From my living room, I have an expansive view of the city. I see the skyscrapers of Century City; a vibrant city that borders Beverly Hills on the east and Westwood on the west. Century City also sits adjacent to 20th Century Fox Studios and is one of the most prestigious business districts in Los Angeles. It looks no bigger than 1 square mile, but I haven’t measured it myself.

Century City is a small city within a big city and was originally created by Fox selling a part of their back lot to make up for lost production costs. On a clear night, I really can see forever. The translucent buildings look like Christmas tree lights. I see various lights going on and off like flickering Souls running into and out of the darkness.

As I study the light activity, I wonder what type of people work in those buildings high atop the sky? What do they do? What kind of lives do they live? What heartaches do they endure? What joy surrounds them? How do they live? How does what they do effect my life?

We all have jobs that effect someone in some way.
Who are the employers? Who are the employees? Is real work getting done? Who are the workers? Who are the slackers? How many workers are spending time on the internet instead of doing their work? How many workers chat more time in a chat room than they do to their own family?

I find that people are kinder to strangers than they are to their loved ones. Does the pressure of our lives cause us to misalign our feelings towards loved ones?
Why do some of us work twice as hard at steering our destiny and others tread water floating away from their potential?
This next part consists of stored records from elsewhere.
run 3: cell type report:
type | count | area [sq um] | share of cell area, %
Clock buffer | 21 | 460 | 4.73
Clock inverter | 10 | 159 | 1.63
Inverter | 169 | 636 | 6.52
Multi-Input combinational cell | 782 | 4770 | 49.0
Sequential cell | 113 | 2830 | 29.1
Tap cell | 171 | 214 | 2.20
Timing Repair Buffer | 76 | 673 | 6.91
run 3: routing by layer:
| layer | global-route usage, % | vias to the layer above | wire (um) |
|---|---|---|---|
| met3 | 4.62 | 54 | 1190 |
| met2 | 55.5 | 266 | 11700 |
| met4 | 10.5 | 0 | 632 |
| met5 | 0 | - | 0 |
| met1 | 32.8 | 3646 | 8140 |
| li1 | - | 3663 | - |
`src/rtl/ctl_pkg.sv`:
```
package ctl_pkg;
  localparam int unsigned OP_W     = 6;
  localparam int unsigned FN_W     = 6;
  localparam int unsigned ALU_W    = 3;
  localparam int unsigned CTL_W    = 7 + ALU_W;

  localparam logic [OP_W-1:0] OP_RTYPE = 6'b000000;
  localparam logic [OP_W-1:0] OP_ORI   = 6'b001101;
  localparam logic [OP_W-1:0] OP_LW    = 6'b100011;
  localparam logic [OP_W-1:0] OP_SW    = 6'b101011;
  localparam logic [OP_W-1:0] OP_BEQ   = 6'b000100;

  localparam logic [FN_W-1:0] FN_ADD   = 6'b100000;
  localparam logic [FN_W-1:0] FN_SUB   = 6'b100010;

  typedef enum logic [ALU_W-1:0] {
    ALU_ADD = 3'b000,
    ALU_SUB = 3'b001,
    ALU_OR  = 3'b010
  } alu_op_e;

  typedef enum logic [2:0] {
    CL_BAD,
    CL_RTYPE,
    CL_ORI,
    CL_LW,
    CL_SW,
    CL_BEQ
  } op_class_e;

  typedef struct packed {
    logic    branch;
    logic    reg_dst;
    logic    reg_wr;
    logic    ext_sign;
    logic    alu_src_imm;
    alu_op_e alu_ctr;
    logic    mem_wr;
    logic    mem_to_reg;
  } ctl_t;

  localparam ctl_t CTL_OFF = '{default: '0, alu_ctr: ALU_ADD};
endpackage

```
`src/rtl/ctl_op_class.sv`:
```
module ctl_op_class
  import ctl_pkg::*;
(
  input  logic [OP_W-1:0] opcode_i,
  output op_class_e       class_o
);
  always_comb begin
    unique case (opcode_i)
      OP_RTYPE: class_o = CL_RTYPE;
      OP_ORI:   class_o = CL_ORI;
      OP_LW:    class_o = CL_LW;
      OP_SW:    class_o = CL_SW;
      OP_BEQ:   class_o = CL_BEQ;
      default:  class_o = CL_BAD;
    endcase
  end

  always_comb begin

    beq_class_chk: assert ((class_o == CL_BEQ) == (opcode_i == OP_BEQ));
  end
endmodule

```
`src/rtl/ctl_funct_sel.sv`:
```
module ctl_funct_sel
  import ctl_pkg::*;
(
  input  logic [FN_W-1:0] funct_i,
  output logic            valid_o,
  output alu_op_e         alu_o
);
  always_comb begin
    valid_o = 1'b1;
    alu_o   = ALU_ADD;
    unique case (funct_i)
      FN_ADD:  alu_o = ALU_ADD;
      FN_SUB:  alu_o = ALU_SUB;
      default: valid_o = 1'b0;
    endcase
  end

  always_comb begin

    funct_known_chk: assert (valid_o == ((funct_i == FN_ADD) || (funct_i == FN_SUB)));
  end
endmodule

```
`src/rtl/ctl_word_gen.sv`:
```
module ctl_word_gen
  import ctl_pkg::*;
(
  input  op_class_e class_i,
  input  logic      fn_valid_i,
  input  alu_op_e   fn_alu_i,
  output ctl_t      ctl_o
);
  always_comb begin
    ctl_o = CTL_OFF;
    unique case (class_i)
      CL_RTYPE: if (fn_valid_i) begin
        ctl_o.reg_dst = 1'b1;
        ctl_o.reg_wr  = 1'b1;
        ctl_o.alu_ctr = fn_alu_i;
      end
      CL_ORI: begin
        ctl_o.reg_wr      = 1'b1;
        ctl_o.alu_src_imm = 1'b1;
        ctl_o.alu_ctr     = ALU_OR;
      end
      CL_LW: begin
        ctl_o.reg_wr      = 1'b1;
        ctl_o.ext_sign    = 1'b1;
        ctl_o.alu_src_imm = 1'b1;
        ctl_o.mem_to_reg  = 1'b1;
      end
      CL_SW: begin
        ctl_o.mem_wr      = 1'b1;
        ctl_o.ext_sign    = 1'b1;
        ctl_o.alu_src_imm = 1'b1;
      end
      CL_BEQ: begin
        ctl_o.branch  = 1'b1;
        ctl_o.alu_ctr = ALU_SUB;
      end
      default: ctl_o = CTL_OFF;
    endcase
  end

  always_comb begin

    beq_no_write_chk: assert (!ctl_o.branch || (!ctl_o.reg_wr && !ctl_o.mem_wr &&
                              !ctl_o.alu_src_imm && ctl_o.alu_ctr == ALU_SUB));

    beq_unused_zero_chk: assert (!ctl_o.branch ||
                                 (!ctl_o.ext_sign && !ctl_o.mem_to_reg && !ctl_o.reg_dst));

    single_write_chk: assert (!(ctl_o.reg_wr && ctl_o.mem_wr));

    load_writes_reg_chk: assert (!ctl_o.mem_to_reg || ctl_o.reg_wr);
  end
endmodule

```
`src/rtl/ctl_main_decoder.sv`:
```
module ctl_main_decoder
  import ctl_pkg::*;
(
  input  logic [OP_W-1:0]  opcode_i,
  input  logic [FN_W-1:0]  funct_i,
  output logic             branch_sel_o,
  output logic             reg_dst_o,
  output logic             reg_wr_o,
  output logic             ext_sign_o,
  output logic             alu_src_imm_o,
  output logic [ALU_W-1:0] alu_ctr_o,
  output logic             mem_wr_o,
  output logic             mem_to_reg_o
);
  op_class_e op_class;
  logic      fn_valid;
  alu_op_e   fn_alu;
  ctl_t      ctl;

  ctl_op_class i_op_class (
    .opcode_i (opcode_i),
    .class_o  (op_class)
  );

  ctl_funct_sel i_funct_sel (
    .funct_i (funct_i),
    .valid_o (fn_valid),
    .alu_o   (fn_alu)
  );

  ctl_word_gen i_word_gen (
    .class_i    (op_class),
    .fn_valid_i (fn_valid),
    .fn_alu_i   (fn_alu),
    .ctl_o      (ctl)
  );

  assign branch_sel_o  = ctl.branch;
  assign reg_dst_o     = ctl.reg_dst;
  assign reg_wr_o      = ctl.reg_wr;
  assign ext_sign_o    = ctl.ext_sign;
  assign alu_src_imm_o = ctl.alu_src_imm;
  assign alu_ctr_o     = ctl.alu_ctr;
  assign mem_wr_o      = ctl.mem_wr;
  assign mem_to_reg_o  = ctl.mem_to_reg;

  always_comb begin

    bad_op_quiet_chk: assert (op_class != CL_BAD ||
                              (!reg_wr_o && !mem_wr_o && !branch_sel_o));
  end
endmodule

```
We trust complete strangers with our most sensitive information and possessions. We give valets our cars to park without knowing if they can drive; we give banking officials our social security numbers without knowing if they are honest; we let moving companies and airlines move our belongings without knowing if we’ll ever see them again; we eat in restaurants without knowing what they do in the kitchen?

Who are those strangers in the night who clean buildings? Do they know? Are they masters of their fate? Slaves of lust? Barely hanging on? Secretly planning to destroy? Who knows? I wonder about them? I wonder if they wonder about me wondering about them? Are they asleep at the wheel?
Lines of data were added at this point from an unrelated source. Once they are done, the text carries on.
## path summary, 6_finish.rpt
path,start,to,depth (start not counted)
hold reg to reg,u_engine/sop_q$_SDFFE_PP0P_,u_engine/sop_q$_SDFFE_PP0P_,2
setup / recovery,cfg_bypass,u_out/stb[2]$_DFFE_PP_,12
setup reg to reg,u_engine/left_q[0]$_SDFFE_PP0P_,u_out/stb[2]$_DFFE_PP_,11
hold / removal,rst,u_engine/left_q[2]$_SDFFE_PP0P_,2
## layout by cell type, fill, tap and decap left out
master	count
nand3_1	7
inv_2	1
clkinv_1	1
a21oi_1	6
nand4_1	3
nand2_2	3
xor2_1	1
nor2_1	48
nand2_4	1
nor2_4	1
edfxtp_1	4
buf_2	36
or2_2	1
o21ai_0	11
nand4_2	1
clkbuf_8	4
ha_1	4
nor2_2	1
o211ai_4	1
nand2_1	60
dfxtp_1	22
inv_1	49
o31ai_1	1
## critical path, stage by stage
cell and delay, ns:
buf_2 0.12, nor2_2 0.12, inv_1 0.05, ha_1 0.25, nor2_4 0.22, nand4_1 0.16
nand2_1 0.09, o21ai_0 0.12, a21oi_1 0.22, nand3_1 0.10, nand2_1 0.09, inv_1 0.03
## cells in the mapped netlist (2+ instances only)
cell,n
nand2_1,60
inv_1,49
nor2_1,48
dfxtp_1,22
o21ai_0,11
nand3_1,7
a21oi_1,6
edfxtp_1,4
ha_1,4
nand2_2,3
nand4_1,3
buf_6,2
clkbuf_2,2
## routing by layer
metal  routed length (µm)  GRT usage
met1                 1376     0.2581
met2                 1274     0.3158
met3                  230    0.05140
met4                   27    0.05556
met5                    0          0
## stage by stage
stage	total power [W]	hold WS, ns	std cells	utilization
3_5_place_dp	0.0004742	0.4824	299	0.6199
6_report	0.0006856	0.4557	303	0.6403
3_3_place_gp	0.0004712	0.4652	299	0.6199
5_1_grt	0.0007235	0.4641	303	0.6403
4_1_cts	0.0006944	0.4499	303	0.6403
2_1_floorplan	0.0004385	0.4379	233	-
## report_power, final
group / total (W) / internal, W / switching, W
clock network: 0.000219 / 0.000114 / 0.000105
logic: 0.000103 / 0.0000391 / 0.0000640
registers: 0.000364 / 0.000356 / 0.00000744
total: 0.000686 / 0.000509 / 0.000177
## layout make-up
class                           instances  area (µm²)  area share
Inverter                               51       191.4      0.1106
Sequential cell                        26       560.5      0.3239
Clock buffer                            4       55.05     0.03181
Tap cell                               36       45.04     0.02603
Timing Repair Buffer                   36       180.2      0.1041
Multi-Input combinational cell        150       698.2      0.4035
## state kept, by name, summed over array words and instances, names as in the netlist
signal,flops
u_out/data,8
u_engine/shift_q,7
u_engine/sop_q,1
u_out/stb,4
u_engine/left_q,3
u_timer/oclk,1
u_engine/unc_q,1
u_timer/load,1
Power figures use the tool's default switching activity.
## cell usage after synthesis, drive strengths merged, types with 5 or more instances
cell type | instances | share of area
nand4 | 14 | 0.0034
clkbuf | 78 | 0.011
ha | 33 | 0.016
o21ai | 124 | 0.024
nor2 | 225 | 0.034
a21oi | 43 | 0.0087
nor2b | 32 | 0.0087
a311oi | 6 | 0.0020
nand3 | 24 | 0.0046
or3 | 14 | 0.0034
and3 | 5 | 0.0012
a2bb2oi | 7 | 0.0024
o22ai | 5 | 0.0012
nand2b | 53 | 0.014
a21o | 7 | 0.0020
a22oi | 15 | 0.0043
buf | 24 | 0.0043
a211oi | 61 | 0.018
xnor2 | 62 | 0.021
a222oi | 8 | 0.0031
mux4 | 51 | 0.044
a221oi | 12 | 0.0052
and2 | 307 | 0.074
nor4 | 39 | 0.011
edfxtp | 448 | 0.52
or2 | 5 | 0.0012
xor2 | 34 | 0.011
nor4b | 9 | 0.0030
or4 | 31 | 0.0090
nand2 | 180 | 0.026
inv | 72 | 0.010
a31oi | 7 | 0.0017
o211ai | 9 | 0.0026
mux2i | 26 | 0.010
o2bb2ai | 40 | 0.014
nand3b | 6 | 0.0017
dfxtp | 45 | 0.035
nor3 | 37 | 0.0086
<file path="src/rtl/reqtrk_pkg.sv">
package reqtrk_pkg;

  typedef enum logic [3:0] {
    K_LOAD   = 4'd0,
    K_SPEC   = 4'd1,
    K_FETCH  = 4'd2,
    K_STORE  = 4'd3,
    K_RMW    = 4'd4,
    K_LINK   = 4'd5,
    K_COND   = 4'd6,
    K_LOCKRD = 4'd7,
    K_LOCKWR = 4'd8,
    K_FLUSH  = 4'd9
  } kind_e;

  typedef enum logic [1:0] {
    ST_ISSUED  = 2'd0,
    ST_MERGED  = 2'd1,
    ST_ALIASED = 2'd2,
    ST_FULL    = 2'd3
  } status_e;

  typedef struct packed {
    logic allocRd;
    logic allocWr;
    logic mergeRd;
    logic freeRd;
    logic freeWr;
  } strobe_t;

  function automatic logic isStoreClass(kind_e k);
    return k >= K_STORE;
  endfunction

endpackage

</file>
<file path="src/rtl/reqtrk_table.sv">
module reqtrk_table
  import reqtrk_pkg::*;
#(
  parameter int ADDR_W    = 26,
  parameter int RD_N      = 8,
  parameter int WR_N      = 8,
  parameter int MERGE_MAX = 4,
  parameter int THRESH    = 500000,
  parameter int CNT_W     = $clog2(RD_N + WR_N + 1)
) (
  input  logic              clk,
  input  logic              rst_n,
  input  strobe_t           stb,
  input  logic [ADDR_W-1:0] reqAddr,
  input  kind_e             reqKind,
  input  logic              rdDoneValid,
  input  logic [ADDR_W-1:0] rdDoneAddr,
  input  logic              wrDoneValid,
  input  logic [ADDR_W-1:0] wrDoneAddr,
  output logic              rdHit,
  output logic              rdHitSpec,
  output logic              rdHitMergeFull,
  output logic              wrHit,
  output logic              rdHasFree,
  output logic              wrHasFree,
  output logic              rdDoneHit,
  output logic              wrDoneHit,
  output kind_e             wrDoneKind,
  output logic              anyStale,
  output logic [CNT_W-1:0]  validCount
);

  localparam int TS_W = $clog2(THRESH) + 3;
  localparam int MW   = $clog2(MERGE_MAX + 1);
  localparam int RI_W = (RD_N > 1) ? $clog2(RD_N) : 1;
  localparam int WI_W = (WR_N > 1) ? $clog2(WR_N) : 1;

  logic [RD_N-1:0]   rdV;
  logic [ADDR_W-1:0] rdA [RD_N];
  kind_e             rdK [RD_N];
  logic [TS_W-1:0]   rdT [RD_N];
  logic [MW-1:0]     rdM [RD_N];
  logic [WR_N-1:0]   wrV;
  logic [ADDR_W-1:0] wrA [WR_N];
  kind_e             wrK [WR_N];
  logic [TS_W-1:0]   wrT [WR_N];
  logic [TS_W-1:0]   nowTs;

  logic [RD_N-1:0] rdDoneVec, rdLive, rdMatch;
  logic [WR_N-1:0] wrDoneVec, wrLive, wrMatch;
  logic [RI_W-1:0] rdFreeIdx, rdHitIdx;
  logic [WI_W-1:0] wrFreeIdx;

  // Read side lookups, seen after this cycle's completion is removed
  always_comb begin
    rdHit = 1'b0; rdHasFree = 1'b0; rdFreeIdx = '0; rdHitIdx = '0;
    for (int i = 0; i < RD_N; i++) begin
      rdDoneVec[i] = rdDoneValid && rdV[i] && (rdA[i] == rdDoneAddr);
      rdLive[i]    = rdV[i] && !rdDoneVec[i];
      rdMatch[i]   = rdLive[i] && (rdA[i] == reqAddr);
    end
    for (int i = RD_N - 1; i >= 0; i--) begin
      if (!rdLive[i]) begin rdHasFree = 1'b1; rdFreeIdx = RI_W'(i); end
      if (rdMatch[i]) begin rdHit = 1'b1; rdHitIdx = RI_W'(i); end
    end
    rdDoneHit      = |rdDoneVec;
    rdHitSpec      = (rdK[rdHitIdx] == K_SPEC);
    rdHitMergeFull = (int'(rdM[rdHitIdx]) >= MERGE_MAX);
  end

  // Write side lookups
  always_comb begin
    wrHit = 1'b0; wrHasFree = 1'b0; wrFreeIdx = '0; wrDoneKind = K_STORE;
    for (int i = 0; i < WR_N; i++) begin
      wrDoneVec[i] = wrDoneValid && wrV[i] && (wrA[i] == wrDoneAddr);
      wrLive[i]    = wrV[i] && !wrDoneVec[i];
      wrMatch[i]   = wrLive[i] && (wrA[i] == reqAddr);
    end
    for (int i = WR_N - 1; i >= 0; i--) begin
      if (!wrLive[i]) begin wrHasFree = 1'b1; wrFreeIdx = WI_W'(i); end
      if (wrMatch[i]) wrHit = 1'b1;
      if (wrDoneVec[i]) wrDoneKind = wrK[i];
    end
    wrDoneHit = |wrDoneVec;
  end

  // Age scan and occupancy
  always_comb begin
    anyStale   = 1'b0;
    validCount = '0;
    for (int i = 0; i < RD_N; i++) begin
      if (rdV[i] && ((nowTs - rdT[i]) >= TS_W'(THRESH))) anyStale = 1'b1;
      validCount = validCount + CNT_W'(rdV[i]);
    end
    for (int i = 0; i < WR_N; i++) begin
      if (wrV[i] && ((nowTs - wrT[i]) >= TS_W'(THRESH))) anyStale = 1'b1;
      validCount = validCount + CNT_W'(wrV[i]);
    end
  end

  always_ff @(posedge clk) begin
    if (!rst_n) begin
      nowTs <= '0;
      rdV   <= '0;
      wrV   <= '0;
      for (int i = 0; i < RD_N; i++) begin
        rdA[i] <= '0; rdK[i] <= K_LOAD; rdT[i] <= '0; rdM[i] <= '0;
      end
      for (int i = 0; i < WR_N; i++) begin
        wrA[i] <= '0; wrK[i] <= K_STORE; wrT[i] <= '0;
      end
    end else begin
      nowTs <= nowTs + 1'b1;
      for (int i = 0; i < RD_N; i++) begin
        if (stb.freeRd && rdDoneVec[i]) rdV[i] <= 1'b0;
        if (stb.mergeRd && (rdHitIdx == RI_W'(i))) rdM[i] <= rdM[i] + 1'b1;
        if (stb.allocRd && (rdFreeIdx == RI_W'(i))) begin
          rdV[i] <= 1'b1; rdA[i] <= reqAddr; rdK[i] <= reqKind;
          rdT[i] <= nowTs; rdM[i] <= '0;
        end
      end
      for (int i = 0; i < WR_N; i++) begin
        if (stb.freeWr && wrDoneVec[i]) wrV[i] <= 1'b0;
        if (stb.allocWr && (wrFreeIdx == WI_W'(i))) begin
          wrV[i] <= 1'b1; wrA[i] <= reqAddr; wrK[i] <= reqKind; wrT[i] <= nowTs;
        end
      end
    end
  end

  // one write entry per line at most
  a_r3_wr_unique: assert property (@(posedge clk) disable iff (!rst_n)
    $onehot0(wrMatch));
  // one read entry per line at most
  a_r4_rd_unique: assert property (@(posedge clk) disable iff (!rst_n)
    $onehot0(rdMatch));
  // a line never sits in both tables
  a_r4_cross_excl: assert property (@(posedge clk) disable iff (!rst_n)
    !((|rdMatch) && (|wrMatch)));

endmodule

</file>
<file path="src/rtl/reqtrk_ctrl.sv">
module reqtrk_ctrl
  import reqtrk_pkg::*;
#(
  parameter int ADDR_W  = 26,
  parameter int MAX_OUT = 16,
  parameter int THRESH  = 500000,
  parameter int CNT_W   = 5
) (
  input  logic              clk,
  input  logic              rst_n,
  input  logic              reqValid,
  input  logic [ADDR_W-1:0] reqAddr,
  input  kind_e             reqKind,
  input  logic              rdDoneValid,
  input  logic              wrDoneValid,
  input  logic [ADDR_W-1:0] wrDoneAddr,
  input  logic              rdHit,
  input  logic              rdHitSpec,
  input  logic              rdHitMergeFull,
  input  logic              wrHit,
  input  logic              rdHasFree,
  input  logic              wrHasFree,
  input  logic              rdDoneHit,
  input  logic              wrDoneHit,
  input  kind_e             wrDoneKind,
  input  logic              anyStale,
  input  logic [CNT_W-1:0]  validCount,
  output strobe_t           stb,
  output status_e           reqStatus,
  output logic [CNT_W-1:0]  outCount,
  output logic              lineLocked,
  output logic              deadlock,
  output logic              missError
);

  localparam int WD_W = $clog2(THRESH + 1);

  logic [ADDR_W-1:0] lockAddr, lockAddrN;
  logic              lockN;
  logic [CNT_W-1:0]  cntAfter;
  logic [WD_W-1:0]   wdCnt;
  logic              lockHit;

  // Lock state after this cycle's write completion
  always_comb begin
    lockN     = lineLocked;
    lockAddrN = lockAddr;
    if (wrDoneValid && wrDoneHit) begin
      if (wrDoneKind == K_LOCKRD) begin
        lockN = 1'b1; lockAddrN = wrDoneAddr;
      end else if (wrDoneKind == K_LOCKWR && lineLocked && lockAddr == wrDoneAddr) begin
        lockN = 1'b0;
      end
    end
  end

  // Verdict for the offered request, completions applied first
  always_comb begin
    stb        = '0;
    stb.freeRd = rdDoneValid && rdDoneHit;
    stb.freeWr = wrDoneValid && wrDoneHit;
    cntAfter   = outCount - CNT_W'(stb.freeRd) - CNT_W'(stb.freeWr);
    lockHit    = lockN && (lockAddrN == reqAddr);
    reqStatus  = ST_ISSUED;
    if (int'(cntAfter) >= MAX_OUT) begin
      reqStatus = ST_FULL;
    end else if (lockHit && reqKind != K_LOCKWR) begin
      reqStatus = ST_ALIASED;
    end else if (isStoreClass(reqKind)) begin
      if (rdHit || wrHit)  reqStatus = ST_ALIASED;
      else if (!wrHasFree) reqStatus = ST_FULL;
      else                 stb.allocWr = reqValid;
    end else begin
      if (wrHit) reqStatus = ST_ALIASED;
      else if (rdHit) begin
        if (reqKind == K_SPEC && rdHitSpec && !rdHitMergeFull) begin
          reqStatus = ST_MERGED; stb.mergeRd = reqValid;
        end else reqStatus = ST_ALIASED;
      end
      else if (!rdHasFree) reqStatus = ST_FULL;
      else                 stb.allocRd = reqValid;
    end
  end

  always_ff @(posedge clk) begin
    if (!rst_n) begin
      outCount   <= '0;
      lineLocked <= 1'b0;
      lockAddr   <= '0;
      deadlock   <= 1'b0;
      missError  <= 1'b0;
      wdCnt      <= '0;
    end else begin
      outCount   <= cntAfter + CNT_W'(stb.allocRd) + CNT_W'(stb.allocWr);
      lineLocked <= lockN;
      lockAddr   <= lockAddrN;
      if ((rdDoneValid && !rdDoneHit) || (wrDoneValid && !wrDoneHit)) missError <= 1'b1;
      if (outCount != '0) begin
        if (wdCnt == WD_W'(THRESH - 1)) begin
          wdCnt <= '0;
          if (anyStale) deadlock <= 1'b1;
        end else begin
          wdCnt <= wdCnt + 1'b1;
        end
      end else begin
        wdCnt <= '0;
      end
    end
  end

  // the counter tracks the table occupancy
  a_r7_count_match: assert property (@(posedge clk) disable iff (!rst_n)
    outCount == validCount);
  // occupancy never exceeds the limit
  a_r1_bound: assert property (@(posedge clk) disable iff (!rst_n)
    int'(outCount) <= MAX_OUT);
  // a completed locked read leaves its line locked
  a_r6_lock_set: assert property (@(posedge clk) disable iff (!rst_n)
    (wrDoneValid && wrDoneHit && wrDoneKind == K_LOCKRD) |=> lineLocked);
  // deadlock is sticky
  a_r8_sticky: assert property (@(posedge clk) disable iff (!rst_n)
    deadlock |=> deadlock);
  // the error flag is sticky
  a_r9_sticky: assert property (@(posedge clk) disable iff (!rst_n)
    missError |=> missError);

endmodule

</file>
<file path="src/rtl/line_request_tracker.sv">
module line_request_tracker
  import reqtrk_pkg::*;
#(
  parameter int ADDR_W    = 26,
  parameter int RD_N      = 8,
  parameter int WR_N      = 8,
  parameter int MAX_OUT   = 16,
  parameter int MERGE_MAX = 4,
  parameter int THRESH    = 500000,
  localparam int CNT_W    = $clog2(RD_N + WR_N + 1)
) (
  input  logic              clk,
  input  logic              rst_n,
  input  logic              reqValid,
  input  logic [ADDR_W-1:0] reqAddr,
  input  logic [3:0]        reqKind,
  output logic [1:0]        reqStatus,
  input  logic              rdDoneValid,
  input  logic [ADDR_W-1:0] rdDoneAddr,
  input  logic              wrDoneValid,
  input  logic [ADDR_W-1:0] wrDoneAddr,
  output logic [CNT_W-1:0]  outCount,
  output logic              lineLocked,
  output logic              deadlock,
  output logic              missError
);

  strobe_t          stb;
  status_e          statusE;
  kind_e            kindE, wrDoneKind;
  logic             rdHit, rdHitSpec, rdHitMergeFull, wrHit;
  logic             rdHasFree, wrHasFree, rdDoneHit, wrDoneHit, anyStale;
  logic [CNT_W-1:0] validCount;

  assign kindE     = kind_e'(reqKind);
  assign reqStatus = statusE;

  reqtrk_table #(
    .ADDR_W(ADDR_W), .RD_N(RD_N), .WR_N(WR_N), .MERGE_MAX(MERGE_MAX),
    .THRESH(THRESH), .CNT_W(CNT_W)
  ) uTable (
    .clk(clk), .rst_n(rst_n), .stb(stb), .reqAddr(reqAddr), .reqKind(kindE),
    .rdDoneValid(rdDoneValid), .rdDoneAddr(rdDoneAddr),
    .wrDoneValid(wrDoneValid), .wrDoneAddr(wrDoneAddr),
    .rdHit(rdHit), .rdHitSpec(rdHitSpec), .rdHitMergeFull(rdHitMergeFull),
    .wrHit(wrHit), .rdHasFree(rdHasFree), .wrHasFree(wrHasFree),
    .rdDoneHit(rdDoneHit), .wrDoneHit(wrDoneHit), .wrDoneKind(wrDoneKind),
    .anyStale(anyStale), .validCount(validCount)
  );

  reqtrk_ctrl #(
    .ADDR_W(ADDR_W), .MAX_OUT(MAX_OUT), .THRESH(THRESH), .CNT_W(CNT_W)
  ) uCtrl (
    .clk(clk), .rst_n(rst_n), .reqValid(reqValid), .reqAddr(reqAddr),
    .reqKind(kindE), .rdDoneValid(rdDoneValid), .wrDoneValid(wrDoneValid),
    .wrDoneAddr(wrDoneAddr), .rdHit(rdHit), .rdHitSpec(rdHitSpec),
    .rdHitMergeFull(rdHitMergeFull), .wrHit(wrHit), .rdHasFree(rdHasFree),
    .wrHasFree(wrHasFree), .rdDoneHit(rdDoneHit), .wrDoneHit(wrDoneHit),
    .wrDoneKind(wrDoneKind), .anyStale(anyStale), .validCount(validCount),
    .stb(stb), .reqStatus(statusE), .outCount(outCount),
    .lineLocked(lineLocked), .deadlock(deadlock), .missError(missError)
  );

endmodule

</file>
I see so many people who have already checked out of life’s hotel. They just take up space in a body. They are cold to the touch. No presence. No flicker in their eyes. No verve. No reason. No rhyme. No tilt. No spin. No view. They are slowly circling. Going down the drain into the abyss.


We have to trust strangers to help us facilitae our lives. We may not want to, but we have no other choice. Strangers have power. We are all strangers to someone. Strangers have the power to destroy, but more importantly, strangers have the power to galvanize.

Let’s galvanize for a better day. Wake up those who are fast asleep. Tell them,


“This is life. Wake up. Reach out. Stand up. Be heard. Stay tuned. Eyes open. Check in. Give love. Get love. Be love. Be well. Be alive. But first you have to wake up!”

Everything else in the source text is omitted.